Quarter System vs. Semester System
At UCLA, we followed a quarter system, meaning each term was 10 weeks long, three terms each academic year. Because of how fast-paced this was, I thought a semester system would be an easy adjustment but sometimes, it still feels like my mind functions on 10 weeks’ time. Kind of like when you return from traveling somewhere really far and have to readjust to the time difference. Yeah — just like that, but for a much longer period of time. For example, I am currently entering week 14 out of 16 and my mind is saying to the semester, “You’re done. You’re done. You should be three weeks into the next term already.” Because 16 weeks and NOT 10? The math is just not mathing for me. What does make sense for me, however, is how nice it feels to have time to sit with content, follow up about anything I need clarification on, and really feel like I’m learning and not just regurgitating. And it doesn’t hurt that with the longer terms come longer breaks!
Public University vs. Private University
Growing up, the words “private school” sounded so elite and since public school was all I had known, attending a public university like UCLA after high school felt like the natural progression, so I didn’t even bother applying to USC.
When applying to OT school, a part of me still held the notion that private = elite and public = diversity, but that myth was quickly dispelled when I met my classmates, who are each so different and unique in their backgrounds, life perspectives, age, appearance, and interests, thanks to the holistic admissions process implemented at USC Chan. The insights shared by my classmates both in and out of the classroom have been quintessential to facilitate my learning as I continue to develop my clinical identity. I feel an immense sense of pride knowing that my classmates will be entering practice as some of the most culturally responsive clinicians this field has to offer and that their clients and future generations will be able to see themselves in their providers.
My family always emphasized that education is an investment to give myself the best chance at life, so when deciding which program to attend, what better is there than the best? I could think of no better place to invest in myself than at USC Chan, which, in case you forgot, is the #1 occupational therapy program in the nation, and it shows. It’s pretty surreal to walk the halls of the Center for Health Professions (CHP) and know that it’s the birthplace of sensory integration, occupational science, Lifestyle Redesign, and so much more. Occupational therapy students all over the world are learning through textbooks written by the same professors you get to see face-to-face everyday. Since starting this program, it’s been clear that our faculty, staff, ambassadors, student leaders, and alumni are committed to fostering a space where the next generation of occupational therapists can both advocate for our profession while challenging it to change to meet client needs.

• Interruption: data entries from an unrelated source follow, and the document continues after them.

--- src/scroll_pkg.sv ---
// scroll renderer shared constants, layer and fetch encodings, tile map geometry
package scroll_pkg;

    localparam int pxl_w = 9;                          // 5 palette bits + 4 colour bits
    localparam logic [pxl_w-1:0] blank_pxl = 9'h1ff;   // transparent / blanked pixel

    // every layer map is 64x64 entries and wraps in both directions
    localparam int map_cols = 64;
    localparam int map_rows = 64;

    // which scroll layer is being rendered, also picks the tile size
    typedef enum logic [1:0] {
        layer_idle,
        layer_1,     // 8x8 tiles
        layer_2,     // 16x16 tiles
        layer_3      // 32x32 tiles
    } layer_t;

    // per tile steps of the fetcher
    typedef enum logic [2:0] {
        f_idle,
        f_map,       // map entry read
        f_rom,       // one 32-bit row word
        f_draw,      // 8 pixels out of that word
        f_done
    } fetch_t;

    // log2 of the tile size for a layer
    function automatic logic [2:0] tile_shift(layer_t lay);
        logic [2:0] sh;
        case (lay)
            layer_1: sh = 3'd3;
            layer_2: sh = 3'd4;
            default: sh = 3'd5;
        endcase
        return sh;
    endfunction

endpackage

--- src/tile_fetch.sv ---
// tile fetcher, reads map entries and tile rows and writes one layer line to the buffer
`timescale 1ns/1ps

module tile_fetch #(
    parameter int h_start = 64,
    parameter int h_end   = 448
) (
    input  logic                         clk,
    input  logic                         rst,
    input  logic [8:0]                   vrender,
    input  scroll_pkg::layer_t           layer,
    input  logic [15:0]                  hpos,
    input  logic [15:0]                  vpos,
    input  logic [15:0]                  vram_base,
    input  logic                         sub_start,
    output logic                         sub_done,
    output logic [16:0]                  vram_addr,
    input  logic [15:0]                  vram_data,
    input  logic                         vram_ok,
    output logic                         vram_cs,
    output logic [21:0]                  rom_addr,
    input  logic [31:0]                  rom_data,
    input  logic                         rom_ok,
    output logic                         rom_cs,
    output logic [8:0]                   buf_addr,
    output logic [scroll_pkg::pxl_w-1:0] buf_data,
    output logic                         buf_wr
);

    localparam int col_w = $clog2(scroll_pkg::map_cols);
    localparam int row_w = $clog2(scroll_pkg::map_rows);
    localparam logic signed [10:0] win_lo = 11'(h_start);
    localparam logic signed [10:0] win_hi = 11'(h_end);

    scroll_pkg::fetch_t st;
    scroll_pkg::layer_t cur_layer;

    logic [15:0]        base_r;     // vram base held for the whole layer
    logic [row_w-1:0]   map_row;
    logic [4:0]         tile_row;   // line inside the tile
    logic [col_w-1:0]   col;
    logic signed [10:0] pos;        // buffer position of the current pixel
    logic [10:0]        code;
    logic [4:0]         pal;
    logic [31:0]        pix_word;
    logic [1:0]         word_idx;
    logic [2:0]         pix_cnt;

    logic [2:0]  sh;
    logic [2:0]  sh_in;
    logic [15:0] y_line;
    logic [15:0] mask_in;
    logic [1:0]  last_word;
    logic        in_win;

    assign sh_in   = scroll_pkg::tile_shift(layer);
    assign sh      = scroll_pkg::tile_shift(cur_layer);
    assign y_line  = 16'(vrender) + vpos;
    assign mask_in = (16'd1 << sh_in) - 16'd1;

    // words per tile row is size/8, so 1, 2 or 4
    assign last_word = 2'((3'd1 << (sh - 3'd3)) - 3'd1);

    assign vram_addr = 17'({base_r, 6'd0}) + (17'(map_row) << col_w) + 17'(col);

    // code * size * wpr + row * wpr + word
    assign rom_addr = (22'(code) << ({sh, 1'b0} - 4'd3))
                    + (22'(tile_row) << (sh - 3'd3))
                    + 22'(word_idx);

    assign vram_cs  = (st == scroll_pkg::f_map);
    assign rom_cs   = (st == scroll_pkg::f_rom);
    assign sub_done = (st == scroll_pkg::f_done);

    assign in_win   = (pos >= win_lo) && (pos < win_hi);
    assign buf_wr   = (st == scroll_pkg::f_draw) && in_win;    // edge tiles overhang the window
    assign buf_addr = pos[8:0];
    assign buf_data = {pal, pix_word[3:0]};

    always_ff @(posedge clk or posedge rst) begin
        if (rst) begin
            st        <= scroll_pkg::f_idle;
            cur_layer <= scroll_pkg::layer_idle;
        end else if (sub_start) begin
            st        <= scroll_pkg::f_map;    // restarts a fetch in progress too
            cur_layer <= layer;
        end else begin
            case (st)
                scroll_pkg::f_map: begin
                    if (vram_ok) st <= scroll_pkg::f_rom;
                end
                scroll_pkg::f_rom: begin
                    if (rom_ok) st <= scroll_pkg::f_draw;
                end
                scroll_pkg::f_draw: begin
                    if (pix_cnt == 3'd7) begin
                        if (word_idx != last_word) begin
                            st <= scroll_pkg::f_rom;
                        end else if (pos + 11'sd1 >= win_hi) begin
                            st <= scroll_pkg::f_done;      // next tile starts past the window
                        end else begin
                            st <= scroll_pkg::f_map;
                        end
                    end
                end
                default: st <= scroll_pkg::f_idle;
            endcase
        end
    end

    // tile position and pixel data
    always_ff @(posedge clk) begin
        if (sub_start) begin
            base_r   <= vram_base;
            map_row  <= row_w'(y_line >> sh_in);
            tile_row <= 5'(y_line & mask_in);
            col      <= col_w'(hpos >> sh_in);
            pos      <= win_lo - 11'(hpos & mask_in);   // first tile may start left of the window
            word_idx <= 2'd0;
            pix_cnt  <= 3'd0;
        end else begin
            case (st)
                scroll_pkg::f_map: begin
                    if (vram_ok) begin
                        code <= vram_data[10:0];
                        pal  <= vram_data[15:11];
                    end
                end
                scroll_pkg::f_rom: begin
                    if (rom_ok) pix_word <= rom_data;
                end
                scroll_pkg::f_draw: begin
                    pos      <= pos + 11'sd1;
                    pix_cnt  <= pix_cnt + 3'd1;
                    pix_word <= pix_word >> 4;     // pixel 0 sits in the low nibble
                    if (pix_cnt == 3'd7) begin
                        if (word_idx != last_word) begin
                            word_idx <= word_idx + 2'd1;
                        end else begin
                            word_idx <= 2'd0;
                            col      <= col + 1'b1;    // wraps at the map edge
                        end
                    end
                end
                default: ;
            endcase
        end
    end

endmodule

Undergraduate Degree vs. Graduate Degree
The pursuit of my undergraduate degree was filled with twists and turns regarding what career I wanted that degree to lead to — pediatrician, lawyer, software engineer, teacher, and at one point, even paleontologist! I am always amazed (and slightly jealous) when I hear Bachelor’s to Master’s students share why they chose to pursue OT when they were a senior in high school, because I didn’t know about OT until I was 20. While I don’t regret my journey because it’s what led me here today, I will say school was so much harder when I didn’t know what I was meant to do. It was also so much harder when I couldn’t imagine myself ever using organic chemistry or multivariable calculus in my career, yet still had to take those classes in order to get my degree. To this day, the fact that I know how to draw molecular structures using benzene rings or chair conformations has not served me. Not once!

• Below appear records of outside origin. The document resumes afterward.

[src/verilog/isaPkg.sv]
//==================================================
// ISA definitions of the 32-bit teaching CPU
// Word, register index, immediate and opcode types
//==================================================
package isaPkg;

    // Field widths
    localparam int wordW   = 32;
    localparam int regIdxW = 4;
    localparam int immW    = 16;
    localparam int opcodeW = 7;

    // Field positions in the instruction word
    localparam int opcodeLsb = 25;
    localparam int rdLsb     = 21;
    localparam int rsLsb     = 17;
    localparam int rtLsb     = 13;

    typedef logic [wordW-1:0]        wordT;
    typedef logic [regIdxW-1:0]      regIdxT;
    typedef logic signed [immW-1:0]  immT;

    // Opcode in bits 31:25
    typedef enum logic [opcodeW-1:0] {
        opAdd  = 7'b0000001,
        opSub  = 7'b0000010,
        opAnd  = 7'b0000011,
        opOr   = 7'b0000100,
        opXor  = 7'b0000101,
        opAddi = 7'b0001000,
        opBeq  = 7'b1000000,
        opB    = 7'b1100000,
        opNop  = 7'b1100100
    } opcodeT;

    // Immediate widened to a full word
    function automatic wordT signExtImm(immT imm);
        return {{(wordW - immW){imm[immW-1]}}, imm};
    endfunction

endpackage

[src/verilog/uarchPkg.sv]
//==================================================
// Internal pipeline definitions
// ALU operation passed from decode to execute
//==================================================
package uarchPkg;

    // ALU operation selected by decode
    // aluNone marks words with no ALU result (BEQ)
    typedef enum logic [2:0] {
        aluAdd  = 3'd0,
        aluSub  = 3'd1,
        aluAnd  = 3'd2,
        aluOr   = 3'd3,
        aluXor  = 3'd4,
        aluNone = 3'd7
    } aluOpT;

endpackage

[src/verilog/iFetch.sv]
//==================================================
// Instruction fetch with PC, B redirect and
// BEQ override, drops B and NOP words
//==================================================
`timescale 1ns/1ps

module iFetch
    import isaPkg::*;
#(
    parameter wordT resetVector = '0
) (
    input  logic clk,
    input  logic rst,
    input  logic hold,
    input  wordT fetchedInstruction,
    input  logic exeOverride,
    input  wordT exeTarget,
    output wordT programCounter,
    output logic fdValid,
    output wordT fdInstr,
    output wordT fdPc
);

    typedef enum logic {
        sIdle,
        sFilter
    } fetchStateT;

    fetchStateT state;
    opcodeT     fetchedOp;
    immT        branchImm;
    wordT       pcNext;
    logic       keepWord;

    assign fetchedOp = opcodeT'(fetchedInstruction[opcodeLsb +: opcodeW]);
    assign branchImm = immT'(fetchedInstruction[immW-1:0]);

    //==================================================
    // Next PC and filter
    //==================================================
    always_comb begin
        pcNext   = programCounter + 32'd4;
        keepWord = 1'b0;
        case (state)
            sIdle: begin
                // First real fetch address
                pcNext = resetVector;
            end
            sFilter: begin
                // Override from execute wins over a B in the same cycle
                if (exeOverride) begin
                    pcNext = exeTarget;
                end else if (fetchedOp == opB) begin
                    pcNext = programCounter + signExtImm(branchImm);
                end else begin
                    keepWord = (fetchedOp != opNop);
                end
            end
            default: begin
                pcNext = resetVector;
            end
        endcase
    end

    //==================================================
    // State, PC and fetch/decode register
    //==================================================
    always_ff @(posedge clk) begin
        if (rst) begin
            state          <= sIdle;
            programCounter <= '0;
            fdValid        <= 1'b0;
        end else if (!hold) begin
            state          <= sFilter;
            programCounter <= pcNext;
            fdValid        <= keepWord;
        end
    end

    // Payload only moves with a kept word
    always_ff @(posedge clk) begin
        if (!hold && keepWord) begin
            fdInstr <= fetchedInstruction;
            fdPc    <= programCounter;
        end
    end

endmodule

[src/verilog/iDecode.sv]
//==================================================
// Instruction decode and register operand read
//==================================================
`timescale 1ns/1ps

module iDecode
    import isaPkg::*;
    import uarchPkg::*;
(
    input  logic   clk,
    input  logic   rst,
    input  logic   hold,
    input  logic   fdValid,
    input  wordT   fdInstr,
    input  wordT   fdPc,
    input  logic   exeOverride,
    input  logic   wbWe,
    input  regIdxT wbRd,
    input  wordT   wbData,
    input  wordT   rfRdA,
    input  wordT   rfRdB,
    output regIdxT rfAddrA,
    output regIdxT rfAddrB,
    output logic   deValid,
    output wordT   dePc,
    output aluOpT  deAluOp,
    output logic   deIsBeq,
    output logic   deUseImm,
    output regIdxT deRd,
    output logic   deWe,
    output wordT   deOpA,
    output wordT   deOpB,
    output wordT   deImm,
    output regIdxT deRs,
    output regIdxT deRt
);

    opcodeT opcode;
    regIdxT rd;
    regIdxT rs;
    regIdxT rt;
    immT    imm;
    aluOpT  aluOp;
    logic   useImm;
    logic   isBeq;
    logic   writes;
    wordT   opA;
    wordT   opB;

    assign opcode = opcodeT'(fdInstr[opcodeLsb +: opcodeW]);
    assign rd     = fdInstr[rdLsb +: regIdxW];
    assign rs     = fdInstr[rsLsb +: regIdxW];
    assign rt     = fdInstr[rtLsb +: regIdxW];
    assign imm    = immT'(fdInstr[immW-1:0]);

    //==================================================
    // Opcode to ALU operation and flags
    //==================================================
    always_comb begin
        aluOp  = aluNone;
        useImm = 1'b0;
        isBeq  = 1'b0;
        case (opcode)
            opAdd:  aluOp = aluAdd;
            opSub:  aluOp = aluSub;
            opAnd:  aluOp = aluAnd;
            opOr:   aluOp = aluOr;
            opXor:  aluOp = aluXor;
            opAddi: begin
                aluOp  = aluAdd;
                useImm = 1'b1;
            end
            opBeq:  isBeq = 1'b1;
            default: aluOp = aluNone;
        endcase
        writes = (aluOp != aluNone);
    end

    // BEQ compares rd with rs
    assign rfAddrA = isBeq ? rd : rs;
    assign rfAddrB = isBeq ? rs : rt;

    // Bypass a write landing in the same cycle
    assign opA = (wbWe && wbRd == rfAddrA) ? wbData : rfRdA;
    assign opB = (wbWe && wbRd == rfAddrB) ? wbData : rfRdB;

    //==================================================
    // Decode/execute register
    //==================================================
    always_ff @(posedge clk) begin
        if (rst) begin
            deValid <= 1'b0;
            deWe    <= 1'b0;
            deIsBeq <= 1'b0;
        end else if (!hold) begin
            // Younger word squashed by a taken BEQ
            deValid <= fdValid && !exeOverride;
            deWe    <= writes;
            deIsBeq <= isBeq;
        end
    end

    always_ff @(posedge clk) begin
        if (!hold) begin
            dePc     <= fdPc;
            deAluOp  <= aluOp;
            deUseImm <= useImm;
            deRd     <= rd;
            deOpA    <= opA;
            deOpB    <= opB;
            deImm    <= signExtImm(imm);
            // Source indices of the two operands as read
            deRs     <= rfAddrA;
            deRt     <= rfAddrB;
        end
    end

endmodule

[src/verilog/iExecute.sv]
//==================================================
// Execute stage with forwarding, ALU and BEQ
//==================================================
`timescale 1ns/1ps

module iExecute
    import isaPkg::*;
    import uarchPkg::*;
(
    input  logic   clk,
    input  logic   rst,
    input  logic   hold,
    input  logic   deValid,
    input  wordT   dePc,
    input  aluOpT  deAluOp,
    input  logic   deIsBeq,
    input  logic   deUseImm,
    input  regIdxT deRd,
    input  logic   deWe,
    input  wordT   deOpA,
    input  wordT   deOpB,
    input  wordT   deImm,
    input  regIdxT deRs,
    input  regIdxT deRt,
    input  logic   wbWe,
    input  regIdxT wbRd,
    input  wordT   wbData,
    output logic   exeOverride,
    output wordT   exeTarget,
    output logic   erValid,
    output wordT   erPc,
    output logic   erWe,
    output regIdxT erRd,
    output wordT   erData
);

    wordT opA;
    wordT opB;
    wordT aluB;
    wordT aluResult;

    // Forward from the result stage write
    assign opA  = (wbWe && wbRd == deRs) ? wbData : deOpA;
    assign opB  = (wbWe && wbRd == deRt) ? wbData : deOpB;
    assign aluB = deUseImm ? deImm : opB;

    always_comb begin
        case (deAluOp)
            aluAdd:  aluResult = opA + aluB;
            aluSub:  aluResult = opA - aluB;
            aluAnd:  aluResult = opA & aluB;
            aluOr:   aluResult = opA | aluB;
            aluXor:  aluResult = opA ^ aluB;
            default: aluResult = '0;
        endcase
    end

    //==================================================
    // Conditional branch resolution
    //==================================================
    assign exeOverride = deValid && deIsBeq && (opA == opB);
    // Full target, fetch has no record of the branch PC
    assign exeTarget   = dePc + deImm;

    always_ff @(posedge clk) begin
        if (rst) begin
            erValid <= 1'b0;
            erWe    <= 1'b0;
        end else if (!hold) begin
            erValid <= deValid;
            erWe    <= deWe && !deIsBeq;
        end
    end

    always_ff @(posedge clk) begin
        if (!hold) begin
            erPc   <= dePc;
            erRd   <= deRd;
            erData <= aluResult;
        end
    end

endmodule

[src/verilog/iResult.sv]
//==================================================
// Result stage with register file and retire port
//==================================================
`timescale 1ns/1ps

module iResult
    import isaPkg::*;
(
    input  logic   clk,
    input  logic   rst,
    input  logic   hold,
    input  logic   erValid,
    input  wordT   erPc,
    input  logic   erWe,
    input  regIdxT erRd,
    input  wordT   erData,
    input  regIdxT rfAddrA,
    input  regIdxT rfAddrB,
    output wordT   rfRdA,
    output wordT   rfRdB,
    output logic   wbWe,
    output regIdxT wbRd,
    output wordT   wbData,
    output logic   retireValid,
    output wordT   retirePc,
    output logic   retireWe,
    output regIdxT retireRd,
    output wordT   retireData
);

    wordT regFile [0:(1 << regIdxW) - 1];
    logic retireValidReg;

    // Write port doubles as the forwarding source
    assign wbWe   = erValid && erWe;
    assign wbRd   = erRd;
    assign wbData = erData;

    assign rfRdA = regFile[rfAddrA];
    assign rfRdB = regFile[rfAddrB];

    //==================================================
    // Writeback and retire register
    //==================================================
    always_ff @(posedge clk) begin
        if (rst) begin
            for (int i = 0; i < (1 << regIdxW); i++) begin
                regFile[i] <= '0;
            end
            retireValidReg <= 1'b0;
        end else if (!hold) begin
            if (wbWe) begin
                regFile[erRd] <= erData;
            end
            retireValidReg <= erValid;
        end
    end

    always_ff @(posedge clk) begin
        if (!hold) begin
            retirePc   <= erPc;
            retireWe   <= erWe;
            retireRd   <= erRd;
            retireData <= erData;
        end
    end

    // A pending retire reappears once hold drops
    assign retireValid = retireValidReg && !hold;

endmodule

[src/verilog/cpuPipeline.sv]
//==================================================
// Four stage integer pipeline top level
//==================================================
`timescale 1ns/1ps

module cpuPipeline
    import isaPkg::*;
    import uarchPkg::*;
#(
    parameter wordT resetVector = '0
) (
    input  logic   clk,
    input  logic   rst,
    input  logic   hold,
    input  wordT   fetchedInstruction,
    output wordT   programCounter,
    output logic   retireValid,
    output wordT   retirePc,
    output logic   retireWe,
    output regIdxT retireRd,
    output wordT   retireData
);

    // Fetch to decode
    logic   fdValid;
    wordT   fdInstr;
    wordT   fdPc;

    // Decode to execute
    logic   deValid;
    wordT   dePc;
    aluOpT  deAluOp;
    logic   deIsBeq;
    logic   deUseImm;
    regIdxT deRd;
    logic   deWe;
    wordT   deOpA;
    wordT   deOpB;
    wordT   deImm;
    regIdxT deRs;
    regIdxT deRt;

    // Execute to result, branch feedback
    logic   erValid;
    wordT   erPc;
    logic   erWe;
    regIdxT erRd;
    wordT   erData;
    logic   exeOverride;
    wordT   exeTarget;

    // Register file and write port
    regIdxT rfAddrA;
    regIdxT rfAddrB;
    wordT   rfRdA;
    wordT   rfRdB;
    logic   wbWe;
    regIdxT wbRd;
    wordT   wbData;

    iFetch #(
        .resetVector(resetVector)
    ) u_fetch (
        .clk(clk),
        .rst(rst),
        .hold(hold),
        .fetchedInstruction(fetchedInstruction),
        .exeOverride(exeOverride),
        .exeTarget(exeTarget),
        .programCounter(programCounter),
        .fdValid(fdValid),
        .fdInstr(fdInstr),
        .fdPc(fdPc)
    );

    iDecode u_decode (
        .clk(clk),
        .rst(rst),
        .hold(hold),
        .fdValid(fdValid),
        .fdInstr(fdInstr),
        .fdPc(fdPc),
        .exeOverride(exeOverride),
        .wbWe(wbWe),
        .wbRd(wbRd),
        .wbData(wbData),
        .rfRdA(rfRdA),
        .rfRdB(rfRdB),
        .rfAddrA(rfAddrA),
        .rfAddrB(rfAddrB),
        .deValid(deValid),
        .dePc(dePc),
        .deAluOp(deAluOp),
        .deIsBeq(deIsBeq),
        .deUseImm(deUseImm),
        .deRd(deRd),
        .deWe(deWe),
        .deOpA(deOpA),
        .deOpB(deOpB),
        .deImm(deImm),
        .deRs(deRs),
        .deRt(deRt)
    );

    iExecute u_execute (
        .clk(clk),
        .rst(rst),
        .hold(hold),
        .deValid(deValid),
        .dePc(dePc),
        .deAluOp(deAluOp),
        .deIsBeq(deIsBeq),
        .deUseImm(deUseImm),
        .deRd(deRd),
        .deWe(deWe),
        .deOpA(deOpA),
        .deOpB(deOpB),
        .deImm(deImm),
        .deRs(deRs),
        .deRt(deRt),
        .wbWe(wbWe),
        .wbRd(wbRd),
        .wbData(wbData),
        .exeOverride(exeOverride),
        .exeTarget(exeTarget),
        .erValid(erValid),
        .erPc(erPc),
        .erWe(erWe),
        .erRd(erRd),
        .erData(erData)
    );

    iResult u_result (
        .clk(clk),
        .rst(rst),
        .hold(hold),
        .erValid(erValid),
        .erPc(erPc),
        .erWe(erWe),
        .erRd(erRd),
        .erData(erData),
        .rfAddrA(rfAddrA),
        .rfAddrB(rfAddrB),
        .rfRdA(rfRdA),
        .rfRdB(rfRdB),
        .wbWe(wbWe),
        .wbRd(wbRd),
        .wbData(wbData),
        .retireValid(retireValid),
        .retirePc(retirePc),
        .retireWe(retireWe),
        .retireRd(retireRd),
        .retireData(retireData)
    );

endmodule

[config.mk]
export PLATFORM = sky130hd
export DESIGN_NAME = cpuPipeline
export DESIGN_NICKNAME = d
export VERILOG_FILES = /design/src/verilog/isaPkg.sv /design/src/verilog/uarchPkg.sv /design/src/verilog/iFetch.sv /design/src/verilog/iDecode.sv /design/src/verilog/iExecute.sv /design/src/verilog/iResult.sv /design/src/verilog/cpuPipeline.sv
export SDC_FILE = /design/constraint.sdc
export NUM_CORES = 2
export LEC_CHECK = 0
export BUFFER_PORTS_ARGS = -buffer_cell sky130_fd_sc_hd__buf_2
export CAP_MARGIN = 20
export CORE_UTILIZATION = 50
export CTS_CLUSTER_DIAMETER = 60
export DETAILED_ROUTE_END_ITERATION = 8
export HOLD_SLACK_MARGIN = 0.03
export PLACE_DENSITY = 0.75
export SLEW_MARGIN = 40
export SYNTH_ARGS = -nofsm -noshare
export SYNTH_HDL_FRONTEND = slang
export SYNTH_HIERARCHICAL = 1
export SYNTH_SLANG_ARGS = --single-unit
[constraint.sdc]
create_clock -name clk -period 6.97 [get_ports clk]
set_input_delay 0.697 -clock clk [delete_from_list [all_inputs] [get_ports clk]]
set_output_delay 0.697 -clock clk [all_outputs]
set_load 0.01 [all_outputs]
### Word-level counts from Yosys, hierarchy flattened

Memories as Yosys holds them, arrays and structs flattened.
Index checks and enable logic that the tools add are counted.

* add/subtract/negate cells: 5
* equal/unequal tests: 19
* multiplexer cells: 26
* bitwise gates (word level): 4
* reductions and logical operators: 17

Operators with widths (count)
* 32-bit 2-to-1 mux: 8
* 32-bit one-hot mux with 5 select lines: 1
* 32-bit adder: 3
* 32-bit one-hot mux with 2 select lines: 1
* 32-bit by 3-bit adder with 32-bit output (second input constant): 1
* 32-bit bitwise AND: 1
* 32-bit equality test: 1
* 32-bit bitwise OR: 1
* 32-bit OR reduction: 1
* 32-bit subtractor: 1
* 32-bit XOR: 1
* 4-bit equality test: 4
* 3-bit one-hot mux with 5 select lines: 1
* 7-bit by 2-bit equality test with 1-bit output (second input constant): 2
* 7-bit by 3-bit equality test with 1-bit output (second input constant): 2
* 7-bit equality test (second input constant): 2
* 1-bit 2-to-1 mux: 12
* 4-bit 2-to-1 mux: 3
* 1-bit logical AND: 11
* 7-bit by 1-bit equality test with 1-bit output (second input constant): 1
* 7-bit by 4-bit equality test with 1-bit output (second input constant): 1
* 7-bit != test (second input constant): 1
* 3-bit by 2-bit equality test with 1-bit output (second input constant): 2
* 3-bit by 1-bit equality test with 1-bit output (second input constant): 1
* 6 further kinds: 8

* register bits: 369
* RAM bits: 512
* output and inout port bits: 102
* logic and storage cells: 99
* memories: 1

Memory list
* u_result.regFile: depth 16, width 32, rd ports 2, clocked after memory_dff 0, write ports 16, RTL line iResult.sv:31 `wordT regFile [0:(1 << regIdxW) - 1];`

### Logic depth before layout (Yosys ltp)

* word-level depth: 8
* mapped depth: 25

### Modules after synthesis

Netlist, hierarchy kept.

Modules (own cells, without submodules)
* iResult: instances 1, cells an instance 1908, area each 28250.8 um^2, sequential area each 17466.8 um^2
* iExecute: instances 1, cells an instance 1167, area each 9655.5 um^2, sequential area each 2082.0 um^2
* iFetch: instances 1, cells an instance 602, area each 5814.3 um^2, sequential area each 2602.5 um^2
* iDecode: instances 1, cells an instance 287, area each 5442.7 um^2, sequential area each 3903.7 um^2

### Least setup slack after synthesis

No wires, ideal clock.

* path type: flip-flop to flip-flop
* start: reg u_execute.erRd[0]
* end: reg u_execute.erData[31] (data pin)
* arrival: 5079 ps
* setup slack: 1630 ps
* cell stages (with the launch flop): 20
* buffers on the path: 3
* cells stage by stage: edfxtp_1 buf_4 nand2b_2 o2111ai_4 nor3_4 buf_6 clkbuf_1 mux2_2 mux2_2 xnor2_1 ha_1 o21ai_0 a21boi_0 o2111ai_1 a2111oi_0 o21ai_0 a211oi_1 a221oi_1 xnor2_1 a221o_1

* longest elaborated chain between the ends: 6
* elaborated cells on any way between the ends: 13

RTL lines
* start: declaration: RTL line iExecute.sv:33 `output regIdxT erRd,`
* start signal: assignment: RTL line iExecute.sv:78 `erRd <= deRd;`
* 4-bit equality test: RTL line iExecute.sv:44 `assign opB = (wbWe && wbRd == deRt) ? wbData : deOpB;`
* 1-bit logical AND: RTL line iExecute.sv:44
* 32-bit 2-to-1 mux: RTL line iExecute.sv:44
* 32-bit 2-to-1 mux: RTL line iExecute.sv:45 `assign aluB = deUseImm ? deImm : opB;`
* 32-bit subtractor, or another cell as far along: RTL line iExecute.sv:50 `aluSub: aluResult = opA - aluB;`
* 32-bit one-hot mux with 5 select lines (*): RTL line iExecute.sv:48 `case (deAluOp)`
* named net u_execute.aluResult[31]: RTL line iExecute.sv:40 `wordT aluResult;`
* end signal: assignment: RTL line iExecute.sv:79 `erData <= aluResult;`
* end: declaration: RTL line iExecute.sv:34 `output wordT erData`

Mark *: on every way through the listed nets, which the timed path passes. The rest lies on a longest branch.
A chain may end at the register's enable or synchronous reset.

### Final worst setup path

* start: reg u_execute.erValid
* end: reg u_execute.erData[31] (data pin)

* longest elaborated chain between the ends: 6
* elaborated cells on any way between the ends: 12

RTL lines
* start: declaration: RTL line iExecute.sv:30 `output logic erValid,`
* start signal: assignment: RTL line iExecute.sv:70 `erValid <= deValid;`
* 1-bit logical AND (*): RTL line iResult.sv:35 `assign wbWe = erValid && erWe;`
* named net wbWe: RTL line cpuPipeline.sv:57 `logic wbWe;`
* 1-bit logical AND: RTL line iExecute.sv:44
* 32-bit 2-to-1 mux: RTL line iExecute.sv:44
* 32-bit 2-to-1 mux: RTL line iExecute.sv:45
* 32-bit subtractor, or another cell as far along: RTL line iExecute.sv:50
* 32-bit one-hot mux with 5 select lines (*): RTL line iExecute.sv:48
* named net u_execute.aluResult[31]: RTL line iExecute.sv:40

Marks and branches as above.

Entering graduate school provided an opportunity for a clean slate. I was able to start over as a student at a new school but this time, as a student with a strong understanding of what I wanted while taking courses focused on what I was interested in. By acknowledging that all of the content I learn in the classroom could be applied to practice, being a student has become a more engaging and meaningful experience.
So, USC or UCLA?
This question is hard to answer because ultimately, I am so thankful to both. My experiences at UCLA led me here to USC, where I find myself growing professionally and personally everyday. Both allowed me to be close to home and near my family, who I wouldn’t be here without. At one, I was able to identify my weaknesses and at the other, take a strengths-based approach. This past weekend, I showed my friends Silvia and Vanessa around UCLA, where we sat next to Janss Steps and talked for hours.
While walking the same paths I used to take to class, I remembered how I felt there when the thought of becoming an occupational therapist seemed like a distant, unattainable dream because I couldn’t see past who I was on paper — just another GPA, GRE score, and 1000 words. And becoming a USC Chan occupational therapist? Dream on.